QingSong Health Corporation – Pain Points of the Business Model and the Outlook
- The business model of QingSong is a platform offering comprehensive healthcare services and tailored financial resources. By connecting different stakeholders, QingSong can monetize its user base, creating a virtuous cycle.
- Qingsong’s revenue structure has undergone significant changes. However, if Qingsong’s future business focus is on Qingsong Healthcare services, it may be difficult to generate large-scale profits in the end.
- Listed insurance intermediary platforms have been in the shadow of a decline in stock prices. So, there is concerns that future share price performance of QingSong may not be optimistic.
Asahi Intecc (7747 JP): Softer H2 Expected; Positive Long-Term Outlook Amid Tariff Noises
- Asahi Intecc (7747 JP) announced double-digit growth across all the key parameters in H1FY25. Market share expansion of medical division and favorable Fx drove growth.
- Reiteration of FY25 guidance implies a softer H2 performance.
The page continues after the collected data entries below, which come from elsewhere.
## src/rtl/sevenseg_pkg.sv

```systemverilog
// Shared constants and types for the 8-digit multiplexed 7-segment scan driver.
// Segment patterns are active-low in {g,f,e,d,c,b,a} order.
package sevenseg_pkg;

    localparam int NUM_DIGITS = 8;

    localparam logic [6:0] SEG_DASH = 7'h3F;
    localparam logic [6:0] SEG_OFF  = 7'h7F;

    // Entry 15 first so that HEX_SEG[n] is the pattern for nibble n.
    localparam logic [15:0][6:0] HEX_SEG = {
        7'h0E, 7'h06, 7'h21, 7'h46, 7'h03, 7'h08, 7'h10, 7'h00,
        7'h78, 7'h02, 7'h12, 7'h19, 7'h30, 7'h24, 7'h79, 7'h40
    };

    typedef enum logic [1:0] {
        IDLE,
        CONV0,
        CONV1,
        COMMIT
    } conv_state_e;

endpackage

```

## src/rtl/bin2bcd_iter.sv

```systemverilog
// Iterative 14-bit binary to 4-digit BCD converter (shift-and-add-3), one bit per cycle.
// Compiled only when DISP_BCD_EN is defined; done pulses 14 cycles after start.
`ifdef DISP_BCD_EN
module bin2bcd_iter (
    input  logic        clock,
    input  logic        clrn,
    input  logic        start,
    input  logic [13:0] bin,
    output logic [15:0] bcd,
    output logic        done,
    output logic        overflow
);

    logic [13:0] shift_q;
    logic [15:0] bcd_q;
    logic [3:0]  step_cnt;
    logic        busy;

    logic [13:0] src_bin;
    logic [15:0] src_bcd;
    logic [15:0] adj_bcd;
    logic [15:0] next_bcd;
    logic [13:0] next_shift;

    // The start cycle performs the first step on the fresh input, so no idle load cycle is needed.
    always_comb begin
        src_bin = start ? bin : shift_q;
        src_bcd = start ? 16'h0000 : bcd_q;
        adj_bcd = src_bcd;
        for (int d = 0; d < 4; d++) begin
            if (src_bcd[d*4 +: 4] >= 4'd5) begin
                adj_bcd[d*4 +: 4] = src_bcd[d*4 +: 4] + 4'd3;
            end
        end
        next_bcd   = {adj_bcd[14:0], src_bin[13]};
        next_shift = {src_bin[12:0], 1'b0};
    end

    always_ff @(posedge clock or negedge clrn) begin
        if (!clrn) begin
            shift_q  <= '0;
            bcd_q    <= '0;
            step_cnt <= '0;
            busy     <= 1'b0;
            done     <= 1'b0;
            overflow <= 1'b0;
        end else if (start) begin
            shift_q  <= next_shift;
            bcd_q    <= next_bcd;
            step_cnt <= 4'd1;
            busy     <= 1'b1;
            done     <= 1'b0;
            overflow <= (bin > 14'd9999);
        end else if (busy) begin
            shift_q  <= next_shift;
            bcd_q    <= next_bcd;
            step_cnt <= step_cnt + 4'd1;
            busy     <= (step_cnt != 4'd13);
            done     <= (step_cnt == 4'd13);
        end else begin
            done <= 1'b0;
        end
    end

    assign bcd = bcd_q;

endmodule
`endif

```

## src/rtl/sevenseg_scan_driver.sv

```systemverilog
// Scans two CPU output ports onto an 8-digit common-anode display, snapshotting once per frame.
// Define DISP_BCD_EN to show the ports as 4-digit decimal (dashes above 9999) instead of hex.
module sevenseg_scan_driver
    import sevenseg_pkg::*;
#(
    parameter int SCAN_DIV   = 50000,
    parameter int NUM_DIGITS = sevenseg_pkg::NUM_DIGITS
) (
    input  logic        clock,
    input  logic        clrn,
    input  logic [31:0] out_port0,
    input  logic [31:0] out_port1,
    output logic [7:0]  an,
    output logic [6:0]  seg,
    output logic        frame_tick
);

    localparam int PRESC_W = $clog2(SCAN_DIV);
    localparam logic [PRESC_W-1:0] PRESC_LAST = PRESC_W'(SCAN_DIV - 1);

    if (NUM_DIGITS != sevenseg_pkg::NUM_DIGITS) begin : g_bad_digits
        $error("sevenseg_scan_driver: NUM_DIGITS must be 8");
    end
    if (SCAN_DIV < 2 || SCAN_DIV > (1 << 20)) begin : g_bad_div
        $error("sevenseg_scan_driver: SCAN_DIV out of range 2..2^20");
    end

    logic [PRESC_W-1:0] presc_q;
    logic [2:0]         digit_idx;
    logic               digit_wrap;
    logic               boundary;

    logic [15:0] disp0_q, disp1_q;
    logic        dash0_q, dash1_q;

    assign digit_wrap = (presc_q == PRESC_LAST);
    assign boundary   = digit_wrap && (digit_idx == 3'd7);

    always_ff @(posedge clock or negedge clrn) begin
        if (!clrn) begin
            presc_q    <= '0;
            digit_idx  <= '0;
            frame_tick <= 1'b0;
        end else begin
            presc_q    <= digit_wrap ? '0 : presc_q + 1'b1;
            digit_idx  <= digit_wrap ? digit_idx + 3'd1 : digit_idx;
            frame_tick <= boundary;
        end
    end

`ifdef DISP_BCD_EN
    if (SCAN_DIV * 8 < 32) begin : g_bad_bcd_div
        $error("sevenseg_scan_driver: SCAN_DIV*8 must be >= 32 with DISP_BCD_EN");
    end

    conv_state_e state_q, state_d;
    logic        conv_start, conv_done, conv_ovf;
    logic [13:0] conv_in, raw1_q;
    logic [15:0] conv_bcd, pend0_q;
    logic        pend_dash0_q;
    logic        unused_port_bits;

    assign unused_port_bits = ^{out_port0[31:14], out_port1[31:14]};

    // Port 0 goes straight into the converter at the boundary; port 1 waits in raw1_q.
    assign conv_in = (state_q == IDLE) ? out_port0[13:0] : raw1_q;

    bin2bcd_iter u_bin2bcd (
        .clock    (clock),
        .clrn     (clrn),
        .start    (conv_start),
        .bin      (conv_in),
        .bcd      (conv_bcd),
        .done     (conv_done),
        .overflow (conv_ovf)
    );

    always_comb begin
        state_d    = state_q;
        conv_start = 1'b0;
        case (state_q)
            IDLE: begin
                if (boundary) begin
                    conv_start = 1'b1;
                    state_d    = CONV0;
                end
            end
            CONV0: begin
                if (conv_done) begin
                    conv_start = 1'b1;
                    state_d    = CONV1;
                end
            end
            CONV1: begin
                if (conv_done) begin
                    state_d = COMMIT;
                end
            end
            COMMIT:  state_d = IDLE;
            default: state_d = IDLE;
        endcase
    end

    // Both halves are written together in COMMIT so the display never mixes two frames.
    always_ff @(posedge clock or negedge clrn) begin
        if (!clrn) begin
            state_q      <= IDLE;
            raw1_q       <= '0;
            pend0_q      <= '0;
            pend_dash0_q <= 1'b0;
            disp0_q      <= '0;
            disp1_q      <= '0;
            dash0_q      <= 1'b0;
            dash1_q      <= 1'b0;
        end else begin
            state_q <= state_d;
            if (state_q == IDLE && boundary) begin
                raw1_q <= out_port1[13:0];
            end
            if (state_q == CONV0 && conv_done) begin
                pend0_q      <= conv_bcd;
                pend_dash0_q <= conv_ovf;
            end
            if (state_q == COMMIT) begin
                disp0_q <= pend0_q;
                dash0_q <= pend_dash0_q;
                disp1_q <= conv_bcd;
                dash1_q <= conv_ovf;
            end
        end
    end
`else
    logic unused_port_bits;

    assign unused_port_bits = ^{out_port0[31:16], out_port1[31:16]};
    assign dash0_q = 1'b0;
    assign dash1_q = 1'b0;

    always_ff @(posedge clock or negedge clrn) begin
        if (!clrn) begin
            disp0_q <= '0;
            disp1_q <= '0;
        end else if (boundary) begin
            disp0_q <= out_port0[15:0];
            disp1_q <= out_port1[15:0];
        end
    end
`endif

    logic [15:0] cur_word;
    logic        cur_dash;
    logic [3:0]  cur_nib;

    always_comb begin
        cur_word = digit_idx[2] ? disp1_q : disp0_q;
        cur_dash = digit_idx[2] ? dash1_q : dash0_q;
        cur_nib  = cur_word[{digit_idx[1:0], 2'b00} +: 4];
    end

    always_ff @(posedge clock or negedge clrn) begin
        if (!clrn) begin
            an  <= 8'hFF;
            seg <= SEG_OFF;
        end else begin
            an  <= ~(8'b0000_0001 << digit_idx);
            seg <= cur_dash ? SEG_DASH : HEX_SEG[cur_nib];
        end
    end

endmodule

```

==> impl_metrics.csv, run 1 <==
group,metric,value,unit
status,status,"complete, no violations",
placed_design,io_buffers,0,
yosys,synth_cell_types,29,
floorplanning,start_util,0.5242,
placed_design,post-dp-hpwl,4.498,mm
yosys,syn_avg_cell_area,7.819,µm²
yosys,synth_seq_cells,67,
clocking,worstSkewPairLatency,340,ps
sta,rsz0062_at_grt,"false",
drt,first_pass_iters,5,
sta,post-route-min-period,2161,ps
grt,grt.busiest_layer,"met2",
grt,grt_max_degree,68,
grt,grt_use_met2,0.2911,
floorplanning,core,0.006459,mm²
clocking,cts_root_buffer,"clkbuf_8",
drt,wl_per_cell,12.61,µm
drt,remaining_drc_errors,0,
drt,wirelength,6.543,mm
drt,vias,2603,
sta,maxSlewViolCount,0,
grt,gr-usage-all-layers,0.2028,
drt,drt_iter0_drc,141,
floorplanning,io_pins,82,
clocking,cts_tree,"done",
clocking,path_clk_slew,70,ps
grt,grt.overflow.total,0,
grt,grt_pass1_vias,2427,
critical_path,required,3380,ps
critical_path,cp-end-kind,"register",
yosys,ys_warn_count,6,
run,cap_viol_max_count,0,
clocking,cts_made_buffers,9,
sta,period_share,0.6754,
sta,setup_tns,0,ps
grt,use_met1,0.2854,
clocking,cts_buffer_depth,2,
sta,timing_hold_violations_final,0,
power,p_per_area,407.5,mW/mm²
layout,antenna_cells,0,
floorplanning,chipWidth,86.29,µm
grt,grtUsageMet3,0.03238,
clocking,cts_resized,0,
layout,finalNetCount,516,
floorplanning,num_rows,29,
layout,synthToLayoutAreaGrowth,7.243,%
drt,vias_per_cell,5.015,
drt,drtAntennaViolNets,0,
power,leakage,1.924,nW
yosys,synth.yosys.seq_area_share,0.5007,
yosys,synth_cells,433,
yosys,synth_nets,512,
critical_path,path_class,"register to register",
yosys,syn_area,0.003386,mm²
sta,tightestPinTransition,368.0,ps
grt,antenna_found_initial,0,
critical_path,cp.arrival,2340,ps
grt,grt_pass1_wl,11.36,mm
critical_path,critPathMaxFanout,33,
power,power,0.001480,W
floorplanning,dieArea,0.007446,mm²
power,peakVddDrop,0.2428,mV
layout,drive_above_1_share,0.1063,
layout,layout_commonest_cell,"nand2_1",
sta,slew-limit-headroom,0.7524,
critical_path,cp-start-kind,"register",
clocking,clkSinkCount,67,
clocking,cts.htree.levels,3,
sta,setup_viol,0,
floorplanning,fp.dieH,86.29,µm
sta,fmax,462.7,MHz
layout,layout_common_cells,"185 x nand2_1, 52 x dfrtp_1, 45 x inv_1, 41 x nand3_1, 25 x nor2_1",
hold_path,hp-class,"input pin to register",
<file path="config.mk">
export PLATFORM = sky130hd
export DESIGN_NAME = cfifo_n_flat
export DESIGN_NICKNAME = d
export VERILOG_FILES = /design/src/rtl/cfifo_n_if.sv /design/src/rtl/cfifo_n.sv /design/src/flat_wrapper.sv
export SDC_FILE = /design/constraint.sdc
export NUM_CORES = 1
export LEC_CHECK = 0
export BUFFER_PORTS_ARGS = -buffer_cell sky130_fd_sc_hd__buf_2
export CAP_MARGIN = 20
export CORE_MARGIN = 2
export CORE_UTILIZATION = 50
export DETAILED_ROUTE_END_ITERATION = 12
export PLACE_DENSITY = 0.86
export SETUP_SLACK_MARGIN = 0.05
export SYNTH_ARGS = -nofsm -noshare
export SYNTH_HDL_FRONTEND = slang
export SYNTH_SLANG_ARGS = --single-unit
</file>
<file path="constraint.sdc">
create_clock -name clk -period 2.7 [get_ports clk]
set_clock_uncertainty 0.15 [all_clocks]
set_input_delay 0.54 -clock clk [delete_from_list [all_inputs] [get_ports clk]]
set_output_delay 0.54 -clock clk [all_outputs]
set_load 0.1 [all_outputs]
</file>
$ cat src/rtl/pid_incremental_core.sv
// Velocity-form PID stage: u[n] = u[n-1] + k0*e[n] + k1*e[n-1] + k2*e[n-2].
// A single shared signed multiplier is stepped through the three taps by a small FSM.
module pid_incremental_core #(
  parameter int Width = 16,
  parameter int Frac  = 8
) (
  input  logic                    clk,
  input  logic                    rst_n,
  input  logic                    start,
  input  logic                    clr,
  input  logic signed [Width-1:0] e_in,
  input  logic signed [Width-1:0] k0,
  input  logic signed [Width-1:0] k1,
  input  logic signed [Width-1:0] k2,
  output logic                    busy,
  output logic                    done,
  output logic                    u_en,
  output logic signed [Width-1:0] u_out
);

  localparam int AccW = 2*Width + 2;
  localparam int RW   = AccW - Frac;

  typedef enum logic [2:0] {IDLE, MUL0, MUL1, MUL2, SAT} state_t;

  state_t                    state_reg;
  logic signed [Width-1:0]   e0_reg, e1_reg, e2_reg;
  logic signed [Width-1:0]   k0_reg, k1_reg, k2_reg;
  logic signed [Width-1:0]   u_reg;
  logic signed [AccW-1:0]    acc_reg;
  logic                      done_reg;

  logic signed [Width-1:0]   mul_a, mul_b;
  logic signed [2*Width-1:0] prod;
  logic signed [AccW-1:0]    prod_ext;
  logic signed [AccW-1:0]    acc_next;
  logic signed [AccW-1:0]    acc_init;
  logic signed [RW-1:0]      r;
  logic signed [Width-1:0]   u_next;

  // Operand select for the shared multiplier, one tap per MUL state.
  always_comb begin
    mul_a = k0_reg;
    mul_b = e0_reg;
    case (state_reg)
      MUL1: begin
        mul_a = k1_reg;
        mul_b = e1_reg;
      end
      MUL2: begin
        mul_a = k2_reg;
        mul_b = e2_reg;
      end
      default: ;
    endcase
  end

  assign prod     = mul_a * mul_b;
  assign prod_ext = {{(AccW-2*Width){prod[2*Width-1]}}, prod};
  assign acc_next = acc_reg + prod_ext;
  assign acc_init = {{(AccW-Width-Frac){u_reg[Width-1]}}, u_reg, {Frac{1'b0}}};

  // Dropping the low Frac bits is an arithmetic shift, i.e. floor truncation.
  assign r = acc_reg[AccW-1:Frac];

  always_comb begin
    if (r[RW-1:Width-1] == '0 || r[RW-1:Width-1] == '1) begin
      u_next = r[Width-1:0];
    end else if (r[RW-1]) begin
      u_next = {1'b1, {(Width-1){1'b0}}};
    end else begin
      u_next = {1'b0, {(Width-1){1'b1}}};
    end
  end

  always_ff @(posedge clk or negedge rst_n) begin
    if (!rst_n) begin
      state_reg <= IDLE;
      e0_reg    <= '0;
      e1_reg    <= '0;
      e2_reg    <= '0;
      k0_reg    <= '0;
      k1_reg    <= '0;
      k2_reg    <= '0;
      u_reg     <= '0;
      acc_reg   <= '0;
      done_reg  <= 1'b0;
    end else if (clr) begin
      state_reg <= IDLE;
      e1_reg    <= '0;
      e2_reg    <= '0;
      u_reg     <= '0;
      acc_reg   <= '0;
      done_reg  <= 1'b0;
    end else begin
      done_reg <= 1'b0;
      case (state_reg)
        IDLE: begin
          if (start) begin
            e0_reg    <= e_in;
            k0_reg    <= k0;
            k1_reg    <= k1;
            k2_reg    <= k2;
            acc_reg   <= acc_init;
            state_reg <= MUL0;
          end
        end
        MUL0: begin
          acc_reg   <= acc_next;
          state_reg <= MUL1;
        end
        MUL1: begin
          acc_reg   <= acc_next;
          state_reg <= MUL2;
        end
        MUL2: begin
          acc_reg   <= acc_next;
          state_reg <= SAT;
        end
        SAT: begin
          u_reg     <= u_next;
          e2_reg    <= e1_reg;
          e1_reg    <= e0_reg;
          done_reg  <= 1'b1;
          state_reg <= IDLE;
        end
        default: state_reg <= IDLE;
      endcase
    end
  end

  assign busy  = (state_reg != IDLE);
  assign done  = done_reg;
  assign u_en  = done_reg;
  assign u_out = u_reg;

endmodule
In H2FY25, revenue is expected to increase 4% YoY, while both operating and net profit are likely to decline.
- The U.S. contributes ~20% of medical division’s revenue of Asahi Intecc, which is lower than other large Japanese medtech companies. This should limit tariff exposure.
Biogen, Inc: Breakthrough Drug Developer in Reset Mode; Initiating Coverage
- Biogen built its reputation on a differentiated modality-agnostic approach to drug development, deploying innovative technologies to address complex and intractable diseases.
- This innovative approach yielded the company’s golden era, which lasted ~20 years from the mid- 1990s to 2017. During this period, Biogen enjoyed near unrivaled leadership in the disease-modifying treatment of multiple sclerosis (MS).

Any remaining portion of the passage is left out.